> **EXERCISE INSTRUCTIONS**
Up to and including the line with "synchronous active-low reset", copy the records below exactly from their first line.

SUPPLIED RECORDS Block Start

[src/rtl/imem_loader.sv]
// Instruction-memory loader: turns a byte stream (16-bit LE word count + LE 32-bit words) into RAM writes.
// Latency: one cycle from acceptance of a word's 4th byte to its we pulse; done rises one cycle after the last we.
// Backpressure: none while loading (byte_ready=1 in HDR0/HDR1/DATA); byte_ready=0 in IDLE/DONE/ERR.
//
// Ports:
//   clk, reset_n        single rising-edge clock, synchronous active-low reset
//   start, abort        load control: start a new load / abandon the current one
//   byte_valid/_data    incoming stream byte, byte_ready accepts it
//   we, wa, wd          registered RAM write port (wa word-aligned byte address)
//   cpu_reset           holds the processor in reset while a load is pending or failed
//   done, err           status levels of the last load
//   word_count          words written so far in the current/last load

module imem_loader #(
  parameter int DEPTH = 128,
  parameter int CW    = 16
) (
  input  logic          clk,
  input  logic          reset_n,
  input  logic          start,
  input  logic          abort,
  input  logic          byte_valid,
  input  logic [7:0]    byte_data,
  output logic          byte_ready,
  output logic          we,
  output logic [31:0]   wa,
  output logic [31:0]   wd,
  output logic          cpu_reset,
  output logic          done,
  output logic          err,
  output logic [CW-1:0] word_count
);

  typedef enum logic [2:0] {
    S_IDLE = 3'd0,
    S_HDR0 = 3'd1,
    S_HDR1 = 3'd2,
    S_DATA = 3'd3,
    S_DONE = 3'd4,
    S_ERR  = 3'd5
  } state_t;

  localparam logic [CW-1:0] DEPTH_C = CW'(DEPTH);

  state_t        state_q, state_d;
  logic [CW-1:0] n_q, n_d;        // header word count
  logic [1:0]    lane_q, lane_d;  // byte lane of the next data byte
  logic [23:0]   asm_q, asm_d;    // lanes 0..2 of the word being assembled
  logic          we_q, we_d;
  logic [31:0]   wa_q, wa_d;
  logic [31:0]   wd_q, wd_d;
  logic [CW-1:0] wc_q, wc_d;

  logic          loading;
  logic          accept;
  logic [CW-1:0] hdr_full;
  logic          last_written;

  // Loading states are the only ones that take bytes.
  assign loading  = (state_q == S_HDR0) || (state_q == S_HDR1) || (state_q == S_DATA);
  assign accept   = byte_valid && loading;

  // Complete header as it will be once the HDR1 byte lands.
  assign hdr_full = {byte_data, n_q[7:0]};

  // The final write has just been presented on the RAM port; finishing one
  // cycle later keeps done (and cpu_reset release) strictly after the last we.
  assign last_written = we_q && (wc_q == n_q);

  always_comb begin
    state_d = state_q;
    n_d     = n_q;
    lane_d  = lane_q;
    asm_d   = asm_q;
    we_d    = 1'b0;
    wa_d    = wa_q;
    wd_d    = wd_q;
    wc_d    = wc_q;

    case (state_q)
      S_IDLE, S_DONE, S_ERR: begin
        if (start) begin
          state_d = S_HDR0;
          wc_d    = '0;
          lane_d  = 2'd0;
          n_d     = '0;
          asm_d   = '0;
        end
      end

      S_HDR0: begin
        if (abort) begin
          state_d = S_ERR;
        end else if (accept) begin
          n_d[7:0] = byte_data;
          state_d  = S_HDR1;
        end
      end

      S_HDR1: begin
        if (abort) begin
          state_d = S_ERR;
        end else if (accept) begin
          n_d[15:8] = byte_data;
          if (hdr_full == '0) begin
            state_d = S_DONE;
          end else if (hdr_full > DEPTH_C) begin
            state_d = S_ERR;
          end else begin
            state_d = S_DATA;
          end
        end
      end

      S_DATA: begin
        if (abort) begin
          // Partial word is dropped; a write already registered still goes out.
          state_d = S_ERR;
          lane_d  = 2'd0;
        end else if (last_written) begin
          state_d = S_DONE;
        end else if (accept) begin
          case (lane_q)
            2'd0: begin
              asm_d[7:0] = byte_data;
              lane_d     = 2'd1;
            end
            2'd1: begin
              asm_d[15:8] = byte_data;
              lane_d      = 2'd2;
            end
            2'd2: begin
              asm_d[23:16] = byte_data;
              lane_d       = 2'd3;
            end
            default: begin
              // Lane 3 comes straight from the bus so the write issues next cycle.
              we_d   = 1'b1;
              wd_d   = {byte_data, asm_q};
              wa_d   = 32'({wc_q, 2'b00});
              wc_d   = wc_q + 1'b1;
              lane_d = 2'd0;
            end
          endcase
        end
      end

      default: begin
        state_d = S_IDLE;
      end
    endcase
  end

  always_ff @(posedge clk) begin
    if (!reset_n) begin
      state_q <= S_IDLE;
      n_q     <= '0;
      lane_q  <= 2'd0;
      asm_q   <= '0;
      we_q    <= 1'b0;
      wa_q    <= '0;
      wd_q    <= '0;
      wc_q    <= '0;
    end else begin
      state_q <= state_d;
      n_q     <= n_d;
      lane_q  <= lane_d;
      asm_q   <= asm_d;
      we_q    <= we_d;
      wa_q    <= wa_d;
      wd_q    <= wd_d;
      wc_q    <= wc_d;
    end
  end

  assign byte_ready = loading;
  assign we         = we_q;
  assign wa         = wa_q;
  assign wd         = wd_q;
  assign word_count = wc_q;
  assign done       = (state_q == S_DONE);
  assign err        = (state_q == S_ERR);
  // A failed load keeps the processor held; only IDLE and DONE release it.
  assign cpu_reset  = loading || (state_q == S_ERR);

endmodule

[config.mk]
export PLATFORM = sky130hd
export DESIGN_NAME = imem_loader
export DESIGN_NICKNAME = d
export VERILOG_FILES = /design/src/rtl/imem_loader.sv
export SDC_FILE = /design/constraint.sdc
export NUM_CORES = 1
export LEC_CHECK = 0
export CAP_MARGIN = 0
export CORE_ASPECT_RATIO = 2
export CORE_UTILIZATION = 55
export DETAILED_ROUTE_END_ITERATION = 10
export GPL_ROUTABILITY_DRIVEN = 0
export PLACE_DENSITY = 0.95
export SLEW_MARGIN = 20
export SYNTH_ARGS = -nofsm -noshare
export SYNTH_HDL_FRONTEND = slang
export SYNTH_SLANG_ARGS = --single-unit
[constraint.sdc]
create_clock -name clk -period 3.95 [get_ports clk]
set_clock_uncertainty 0.2 [all_clocks]
set_input_delay 0.79 -clock clk [delete_from_list [all_inputs] [get_ports clk]]
set_output_delay 0.79 -clock clk [all_outputs]
set_load 0.01 [all_outputs]
==> reports/metrics.cfg <==
[layout]
finish.utilization_pct=68.1
fillers=660
syn2layout_area_growth_pct=21.0
drive_gt1_share_pct=5.54
nNetsFinal=645
antennaDiodeCount=0

[grt]
grt_pass1_vias=4473
gr-usage-all-layers_pct=29.9
grt-ovfl-total=0
antenna_found_initial=0
grt_start_max_net_pins=70
grt_pass1_wl_mm=20.7

[worst_setup_path]
startpoint_type=input pin
required_ps=4000
critical_path.startpoint=start
rr_worst_depth=5
cp_max_fo=36
crit_path_end_kind=register
crit_type=input pin to register
r2r_start=state_q[1]
worstPathArrival_ps=3270
endpoint=wa[2]
r2r_slack_ps=1120
regToRegEndpoint=word_count[5]

[timing]
rsz0062_at_grt=false
layout_worst_path_cycle_share_pct=81.5
setup_viol=0
max_freq_mhz=310
slew_headroom_pct=38.0
period_minus_slack_ps=3220
hold_viol=0
fin_tns_setup_ps=0
slew_viol_final=0
tightest_slew_ps=930

[floorplan]
fp.dieW_um=68.3
core_area_um2=8590
start_util_pct=56.3
io_pins=98
std_cell_rows=48
die_area_um2=9190
die_h_um=135

[synthesis]
ys_ff_latch=110
syn_inst=565
synth_ff_type=dfxtp_1
ys_warn_count=0
seq_area_frac_synth_pct=45.5
avgSynthCellArea_um2=8.56
synth_cell_types=54
synth_edf_count=0
synthesis.area_um2=4840
async_flop_share_pct=0

[detailed_routing]
dr.pass1.iters=6
drt_wl_total_mm=12.7
top_layer=met4
drtIter0Drc=409
wire_per_inst_um=17.3
wl_met2_mm=6.82
dr_wl_met3_um=705
via_per_inst=6.08
drc=0
num_vias=4450
final_antenna_net_count=0
met1Wirelength_mm=4.24

[place]
port_buffers=81
dp_hpwl_mm=9.30

[clock_network]
worstSkewPairLatency_ps=350
clockBufferDepth=2
cts_resized=0
numCtsBuffers=9
htree_levels=3
root_buffer=clkbuf_16
numClockSinks=110
holdBufCountCts=0
postCtsSetupBuffers=0
clkTransAtPathRegs_ps=70
cts_tree=done

[flow_run]
cap_violations=0

[power]
power_leakage_nw=2.39
powerDensity_nw_per_um2=460
ir_drop_uv=337

[outcome]
status=finished clean

[hold_path]
hold_class=register to register

kinds of logic (layout without fill, tap and decap cells):
group | count (synthesis) | in the layout | synth area share, %
xor gates and xnor gates | 18 | 18 | 3.26
AOI/OAI and AO/OA | 115 | 115 | 14.4
DFF | 110 | 110 | 45.5
other | 1 | 16 | 0.0775
muxes | 37 | 37 | 7.68
and+or+nand+nor | 222 | 222 | 21.2
adders and majority gates | 5 | 5 | 1.29
buffers and inverters | 57 | 109 | 6.55
cell usage after synthesis, drive strengths merged, types with 3 or more instances:
cell type | number | share of area [%]
o31ai | 4 | 0.91
ha | 5 | 1.3
or4 | 4 | 0.62
a21oi | 43 | 4.5
buf | 31 | 4.5
nand3 | 36 | 3.7
clkbuf | 21 | 1.7
o21ai | 23 | 2.5
mux2i | 36 | 7.5
xor2 | 12 | 2.2
nand2b | 4 | 0.52
xnor2 | 6 | 1.1
or3 | 5 | 0.65
nand2 | 102 | 8.1
a31o | 3 | 0.54
o22ai | 26 | 3.4
inv | 4 | 0.31
dfxtp | 110 | 46
nand4 | 3 | 0.39
nor4 | 4 | 0.65
nor3 | 10 | 1.0
o21a | 3 | 0.47
and3 | 10 | 1.4
nor2 | 33 | 2.6
a31oi | 3 | 0.39
and2 | 4 | 0.52
worst min path at each step:
stage | startpoint | endpoint | slack (ps) | depth (start not counted)
after floorplan | n_q[10] | n_q[10] | 240 | 2
after global placement | wd[16] | wd[16] | 250 | 2
after detailed placement | asm_q[7] | wd[7] | 260 | 2
after CTS | asm_q[7] | wd[7] | 270 | 2
after global routing | wd[21] | wd[21] | 290 | 2
final | wd[20] | wd[20] | 270 | 2
report_power, final:
| part | total (mW) | switching (mW) | leakage [nW] | internal (mW) |
|---|---|---|---|---|
| registers | 1.21 | 0.0624 | 0.887 | 1.14 |
| clock network | 0.835 | 0.406 | 0.136 | 0.429 |
| logic | 0.649 | 0.429 | 1.37 | 0.220 |
| total | 2.69 | 0.898 | 2.39 | 1.79 |
flip-flops by register name, indices dropped and copies added, names as in the netlist:
name        count
we              1
wd             32
n_q            16
state_q         3
word_count     16
lane_q          2
wa             16
asm_q          24
worst max-delay path: stages:
cell             delay, ps
clkdlybuf4s50_1        540
nor2b_1                360
nand2_1                150
nand2_1                140
o21a_1                 420
nand2_4                440
a221oi_1               420
cell type report:
cell class,instances,area (µm²),share of cell area (%)
tap,100,125,2.14
multi-input combinational,413,2370,40.6
timing repair buffer,88,858,14.7
sequential,110,2200,37.6
clock buffer,9,225,3.85
clock inverter,7,48.8,0.834
inverter,5,18.8,0.321
stage by stage:
step	instance area (µm²)	power [mW]	instances	worst slack [ps]	hold WS, ps
finish	5850	2.69	732	729	270
global route	5850	2.80	732	567	292
CTS	5850	2.68	732	802	274
detailed placement	5580	1.86	716	427	261
global placement	5580	1.84	716	620	246
floorplan	4890	1.68	580	1450	243
cell usage in the layout, fill, tap and decap left out, types with 4 or more instances in the layout:
| cell type | synthesis | routed |
|---|---|---|
| a21oi_1 | 43 | 43 |
| xnor2_1 | 6 | 6 |
| and2_1 | 4 | 4 |
| nand2b_1 | 4 | 4 |
| nor3_1 | 10 | 10 |
| buf_4 | 16 | 7 |
| ha_1 | 5 | 5 |
| o21ai_0 | 19 | 19 |
| nand3_1 | 36 | 36 |
| or4_1 | 4 | 4 |
| o22ai_1 | 26 | 26 |
| nand2_1 | 101 | 101 |
| conb_1 | 1 | 16 |
| nor2_1 | 33 | 33 |
| and3_1 | 9 | 9 |
| clkdlybuf4s50_1 | 0 | 80 |
| xor2_1 | 12 | 12 |
| clkbuf_16 | 0 | 9 |
| or3_1 | 5 | 5 |
| mux2i_1 | 36 | 36 |
| dfxtp_1 | 110 | 110 |
per-layer routing:
| layer | global-route usage [%] | vias up |
|---|---|---|
| li1 | - | 2070 |
| met1 | 29.7 | 2079 |
| met2 | 51.4 | 231 |
| met3 | 5.24 | 70 |
| met4 | 24.3 | 0 |
| met5 | 0 | - |
No activity file was read; power rests on OpenSTA's default activity.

SUPPLIED RECORDS Block End

> **WRITTEN SOLUTION**
[src/rtl/imem_loader.sv]
// Instruction-memory loader: turns a byte stream (16-bit LE word count + LE 32-bit words) into RAM writes.
// Latency: one cycle from acceptance of a word's 4th byte to its we pulse; done rises one cycle after the last we.
// Backpressure: none while loading (byte_ready=1 in HDR0/HDR1/DATA); byte_ready=0 in IDLE/DONE/ERR.
//
// Ports:
//   clk, reset_n        single rising-edge clock, synchronous active-low reset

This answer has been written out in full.